In a landmark legal battle with implications for the tech industry’s regulatory future, Italy’s Moltiply Group has filed a €2.97 billion antitrust lawsuit against Google, alleging the tech giant abused its dominance in search engines to crush competition from Moltiply’s price comparison platform, Trovaprezzi.it. The case, filed in Milan in May 2025, hinges on Google’s alleged manipulation of search results between 2010 and 2017 to prioritize its own Google Shopping service, diverting traffic and revenue away from smaller rivals. This lawsuit could mark a pivotal moment in Europe’s ongoing push to rein in Big Tech’s anti-competitive practices—and investors would be wise to pay attention.

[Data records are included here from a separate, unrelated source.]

--- src/pfm_sel_if.sv ---
// Interface carrying per-pin select and port controls
`timescale 1ns/1ps
`default_nettype none
interface pfm_sel_if;
  import pfm_pkg::*;
  logic [7:0] alt0;
  logic [6:0] alt1;
  logic [7:0] oe0;
  logic [6:0] oe1;
  logic [7:0] pu0;
  logic [6:0] pu1;
  logic rst_pin_port;
  modport ctl (output alt0, alt1, oe0, oe1, pu0, pu1, rst_pin_port);
  modport mux (input alt0, alt1, oe0, oe1, pu0, pu1, rst_pin_port);
endinterface
`default_nettype wire

--- src/pfm_ctl.sv ---
// Control register bank: alternate selects, port enables, pull-ups, reset-pin mode
`timescale 1ns/1ps
`default_nettype none
module pfm_ctl
  import pfm_pkg::*;
(
  input wire logic core_clk,
  input wire logic rst_b,
  input wire logic por_b,
  input wire logic cfg_we,
  input wire logic [7:0] alt0_d,
  input wire logic [6:0] alt1_d,
  input wire logic [7:0] oe0_d,
  input wire logic [6:0] oe1_d,
  input wire logic [7:0] pu0_d,
  input wire logic [6:0] pu1_d,
  input wire logic reset_pin_disable,
  pfm_sel_if.ctl sel
);
  logic [7:0] alt0_q, oe0_q, pu0_q;
  logic [6:0] alt1_q, oe1_q, pu1_q;
  pfm_rstpin_t rpm_q;

  // [RULE1] port defaults on reset
  always_ff @(posedge core_clk or negedge rst_b) begin
    if (!rst_b) begin
      alt0_q <= PFM_P0_RST;
      alt1_q <= PFM_P1_RST_V;
      oe0_q <= PFM_P0_RST;
      oe1_q <= PFM_P1_RST_V;
      pu0_q <= PFM_PU0_RST;
      pu1_q <= PFM_PU1_RST;
    end else if (cfg_we) begin
      alt0_q <= alt0_d;
      alt1_q <= alt1_d;
      oe0_q <= oe0_d;
      oe1_q <= oe1_d;
      pu0_q <= pu0_d;
      pu1_q <= pu1_d;
    end
  end

  // [RULE2] power-on gives reset mode
  // Only power-on restores the reset function; a pin reset must not re-arm itself.
  always_ff @(posedge core_clk or negedge por_b) begin
    if (!por_b) begin
      rpm_q <= PFM_RSTPIN_RESET;
    end else if (reset_pin_disable) begin
      // [RULE3] disable bit releases pin
      rpm_q <= PFM_RSTPIN_PORT;
    end
  end

  assign sel.alt0 = alt0_q;
  assign sel.alt1 = alt1_q;
  assign sel.oe0 = oe0_q;
  assign sel.oe1 = oe1_q;
  assign sel.pu0 = pu0_q;
  assign sel.pu1 = pu1_q;
  assign sel.rst_pin_port = (rpm_q == PFM_RSTPIN_PORT);
endmodule
`default_nettype wire

--- src/pfm_top.sv ---
// Pin function multiplexer top: port and alternate function routing
// Summary of operation
// [RULE1] After reset, shared pins are inputs with pull-up, alternates off.
// [RULE2] After power-on, the reset-capable pin is an active-low reset input.
// [RULE3] Writing one to the disable bit turns the reset pin into port I/O.
// [RULE4] While horn enabled, silver output is the complement of brass output.
// [RULE5] Timer pins carry timer input/output or secondary output, else port bit.
// [RULE6] Debug signals TCK, TMS, TDI, TDO each share a port-one pin.
// [RULE7] Interrupt pin is an edge-selectable interrupt source or port bit.
// [RULE8] Port zero bit seven as driver sinks only low; else normal port.
// [RULE9] Comparator output, input and reference pins serve function or port.
// [RULE10] Per-pin alternate select; port enable and pull-up apply only unselected.
`timescale 1ns/1ps
`default_nettype none
module pfm_top
  import pfm_pkg::*;
(
  input wire logic core_clk,
  input wire logic rst_b,
  input wire logic por_b,
  input wire logic cfg_we,
  input wire logic [7:0] alt0_sel,
  input wire logic [6:0] alt1_sel,
  input wire logic [7:0] port0_oe,
  input wire logic [6:0] port1_oe,
  input wire logic [7:0] port0_pu,
  input wire logic [6:0] port1_pu,
  input wire logic reset_pin_disable,
  input wire logic [7:0] port0_out,
  input wire logic [6:0] port1_out,
  output logic [7:0] port0_in,
  output logic [6:0] port1_in,
  input wire logic [7:0] pad0_i,
  output logic [7:0] pad0_o,
  output logic [7:0] pad0_oe,
  output logic [7:0] pad0_pu,
  input wire logic [6:0] pad1_i,
  output logic [6:0] pad1_o,
  output logic [6:0] pad1_oe,
  output logic [6:0] pad1_pu,
  input wire logic timer_out,
  input wire logic timer_out_en,
  input wire logic timer_sec_out,
  output logic timer_in,
  input wire logic cmp_result,
  output logic cmp_in_connect,
  output logic vref_connect,
  input wire logic vref_drive_en,
  input wire logic int_edge_fall,
  output logic ext_int_pulse,
  output logic pin_reset_b,
  input wire logic sink_on,
  input wire logic dbg_tdo,
  input wire logic dbg_tdo_en,
  output logic dbg_tck,
  output logic dbg_tms,
  output logic dbg_tdi,
  input wire logic horn_en,
  input wire logic horn_drive,
  output logic horn_brass_out,
  output logic horn_silver_out
);
  pfm_sel_if sel();
  logic [7:0] o0, e0, u0;
  logic [6:0] o1, e1, u1;
  logic int_q, int_prev_q, ext_int_q, tin_q, tck_q, tms_q, tdi_q;
  logic rstpin_q, hb_q, hs_q;
  logic [7:0] p0in_q;
  logic [6:0] p1in_q;

  pfm_ctl pfm_ctl_inst (
    .core_clk(core_clk),
    .rst_b(rst_b),
    .por_b(por_b),
    .cfg_we(cfg_we),
    .alt0_d(alt0_sel),
    .alt1_d(alt1_sel),
    .oe0_d(port0_oe),
    .oe1_d(port1_oe),
    .pu0_d(port0_pu),
    .pu1_d(port1_pu),
    .reset_pin_disable(reset_pin_disable),
    .sel(sel)
  );

  // ----------------------------------------------------------------
  // Port zero routing
  // ----------------------------------------------------------------
  always_comb begin
    // [RULE10] port controls when unselected
    o0 = port0_out;
    e0 = sel.oe0 & ~sel.alt0;
    u0 = sel.pu0 & ~sel.alt0 & ~sel.oe0;
    // [RULE5] timer pins
    if (sel.alt0[PFM_P0_PRI]) begin
      o0[PFM_P0_PRI] = timer_out;
      e0[PFM_P0_PRI] = timer_out_en;
    end
    if (sel.alt0[PFM_P0_SEC]) begin
      o0[PFM_P0_SEC] = timer_sec_out;
      e0[PFM_P0_SEC] = 1'b1;
    end
    // [RULE9] comparator and reference
    if (sel.alt0[PFM_P0_CMPO]) begin
      o0[PFM_P0_CMPO] = cmp_result;
      e0[PFM_P0_CMPO] = 1'b1;
    end
    // Digital buffers stay off on analog pins; reference may be driven out
    if (sel.alt0[PFM_P0_VREF]) begin
      o0[PFM_P0_VREF] = 1'b0;
      e0[PFM_P0_VREF] = 1'b0;
    end
    // [RULE8] sink driver pulls low only
    if (sel.alt0[PFM_P0_SINK]) begin
      o0[PFM_P0_SINK] = 1'b0;
      e0[PFM_P0_SINK] = sink_on;
    end
    // Interrupt and comparator input pins are inputs when selected
    o0[PFM_P0_NONE] = port0_out[PFM_P0_NONE];
  end

  // ----------------------------------------------------------------
  // Port one routing
  // ----------------------------------------------------------------
  always_comb begin
    o1 = port1_out;
    e1 = sel.oe1 & ~sel.alt1;
    u1 = sel.pu1 & ~sel.alt1 & ~sel.oe1;
    // [RULE6] debug output shares pin
    if (sel.alt1[PFM_P1_TDO]) begin
      o1[PFM_P1_TDO] = dbg_tdo;
      e1[PFM_P1_TDO] = dbg_tdo_en;
    end
    // [RULE2] reset pin is input only
    if (!sel.rst_pin_port) begin
      o1[PFM_P1_RST] = 1'b0;
      e1[PFM_P1_RST] = 1'b0;
      u1[PFM_P1_RST] = 1'b1;
    end
  end

  assign pad0_o = o0;
  assign pad0_oe = e0;
  assign pad0_pu = u0;
  assign pad1_o = o1;
  assign pad1_oe = e1;
  assign pad1_pu = u1;
  assign cmp_in_connect = sel.alt0[PFM_P0_COMPARATOR_IN_PIN];
  assign vref_connect = sel.alt0[PFM_P0_VREF] & vref_drive_en;

  // ----------------------------------------------------------------
  // Input capture
  // ----------------------------------------------------------------
  always_ff @(posedge core_clk or negedge rst_b) begin
    if (!rst_b) begin
      p0in_q <= 8'h00;
      p1in_q <= 7'h00;
      tin_q <= 1'b0;
      tck_q <= 1'b0;
      tms_q <= 1'b0;
      tdi_q <= 1'b0;
    end else begin
      p0in_q <= pad0_i;
      p1in_q <= pad1_i;
      // [RULE5] timer input gated
      tin_q <= sel.alt0[PFM_P0_PRI] & pad0_i[PFM_P0_PRI];
      // [RULE6] debug inputs gated
      tck_q <= sel.alt1[PFM_P1_TCK] & pad1_i[PFM_P1_TCK];
      tms_q <= sel.alt1[PFM_P1_TMS] & pad1_i[PFM_P1_TMS];
      tdi_q <= sel.alt1[PFM_P1_TDI] & pad1_i[PFM_P1_TDI];
    end
  end
  assign port0_in = p0in_q;
  assign port1_in = p1in_q;
  assign timer_in = tin_q;
  assign dbg_tck = tck_q;
  assign dbg_tms = tms_q;
  assign dbg_tdi = tdi_q;

  // ----------------------------------------------------------------
  // External interrupt
  // ----------------------------------------------------------------
  // [RULE7] edge-selectable interrupt
  always_ff @(posedge core_clk or negedge rst_b) begin
    if (!rst_b) begin
      int_q <= 1'b1;
      int_prev_q <= 1'b1;
      ext_int_q <= 1'b0;
    end else begin
      int_q <= pad0_i[PFM_P0_INT];
      int_prev_q <= int_q;
      ext_int_q <= sel.alt0[PFM_P0_INT] &
        (int_edge_fall ? (int_prev_q & ~int_q) : (~int_prev_q & int_q));
    end
  end
  assign ext_int_pulse = ext_int_q;

  // ----------------------------------------------------------------
  // Reset pin and horn
  // ----------------------------------------------------------------
  // [RULE2] active-low reset from pin
  always_ff @(posedge core_clk or negedge rst_b) begin
    if (!rst_b) begin
      rstpin_q <= 1'b1;
    end else begin
      rstpin_q <= sel.rst_pin_port | pad1_i[PFM_P1_RST];
    end
  end
  assign pin_reset_b = rstpin_q;

  // [RULE4] silver complements brass
  always_ff @(posedge core_clk or negedge rst_b) begin
    if (!rst_b) begin
      hb_q <= 1'b0;
      hs_q <= 1'b0;
    end else begin
      hb_q <= horn_en & horn_drive;
      hs_q <= horn_en & ~horn_drive;
    end
  end
  assign horn_brass_out = hb_q;
  assign horn_silver_out = hs_q;

  // ----------------------------------------------------------------
  // Checks
  // ----------------------------------------------------------------
  logic horn_en_q;
  always_ff @(posedge core_clk or negedge rst_b) begin
    if (!rst_b) begin
      horn_en_q <= 1'b0;
    end else begin
      horn_en_q <= horn_en;
    end
  end

  horn_compl_a: assert property (@(posedge core_clk) disable iff (!rst_b) // [RULE4]
    horn_en_q |-> (horn_silver_out == ~horn_brass_out)) else $error("horn outputs not complementary");
  port_default_a: assert property (@(posedge core_clk) disable iff (!rst_b) // [RULE1]
    $rose(rst_b) |-> (pad0_oe == 8'h00 && pad0_pu == 8'hff)) else $error("port0 not default after reset");
  rst_pin_in_a: assert property (@(posedge core_clk) disable iff (!rst_b) // [RULE2]
    !sel.rst_pin_port |-> (!pad1_oe[PFM_P1_RST] && pad1_pu[PFM_P1_RST])) else $error("reset pin driven");
  rst_release_a: assert property (@(posedge core_clk) disable iff (!rst_b || !por_b) // [RULE3]
    reset_pin_disable |=> sel.rst_pin_port ##1 pin_reset_b) else $error("reset pin not released");
  timer_sec_a: assert property (@(posedge core_clk) disable iff (!rst_b) // [RULE5]
    sel.alt0[PFM_P0_SEC] |-> (pad0_oe[PFM_P0_SEC] && pad0_o[PFM_P0_SEC] == timer_sec_out))
    else $error("secondary timer output wrong");
  dbg_tck_a: assert property (@(posedge core_clk) disable iff (!rst_b) // [RULE6]
    !sel.alt1[PFM_P1_TCK] |=> !dbg_tck) else $error("debug clock leaked from port");
  ext_int_a: assert property (@(posedge core_clk) disable iff (!rst_b) // [RULE7]
    ext_int_pulse |-> $past(sel.alt0[PFM_P0_INT])) else $error("interrupt while deselected");
  sink_low_a: assert property (@(posedge core_clk) disable iff (!rst_b) // [RULE8]
    sel.alt0[PFM_P0_SINK] |-> !pad0_o[PFM_P0_SINK]) else $error("sink driver drove high");
  cmp_out_a: assert property (@(posedge core_clk) disable iff (!rst_b) // [RULE9]
    sel.alt0[PFM_P0_CMPO] |-> (pad0_o[PFM_P0_CMPO] == cmp_result)) else $error("comparator output wrong");
  alt_gate_a: assert property (@(posedge core_clk) disable iff (!rst_b) // [RULE10]
    ((sel.alt0 & pad0_pu) == 8'h00) && ((sel.alt1 & ~8'(1 << PFM_P1_RST) & {1'b0, pad1_pu}) == 8'h00))
    else $error("pull-up on alternate pin");

  horn_on_c: cover property (@(posedge core_clk) disable iff (!rst_b) horn_en_q && horn_brass_out);
  rst_port_c: cover property (@(posedge core_clk) disable iff (!rst_b) $rose(sel.rst_pin_port));
  int_c: cover property (@(posedge core_clk) disable iff (!rst_b) ext_int_pulse);
  sink_c: cover property (@(posedge core_clk) disable iff (!rst_b) pad0_oe[PFM_P0_SINK] && sel.alt0[PFM_P0_SINK]);
endmodule
`default_nettype wire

The Legal Battlefield: A Precedent-Based Attack
Moltiply’s case draws heavily on the European Commission’s 2017 ruling that fined Google €2.42 billion for similar conduct—giving preferential treatment to Google Shopping over European competitors. That decision, upheld by the European Court of Justice in September 2024, now serves as the legal bedrock for Moltiply’s claim. The lawsuit asserts that Google’s actions violated EU antitrust laws by distorting fair competition in digital markets, resulting in lost business opportunities, eroded market share, and financial harm to Moltiply’s subsidiary, 7Pixel.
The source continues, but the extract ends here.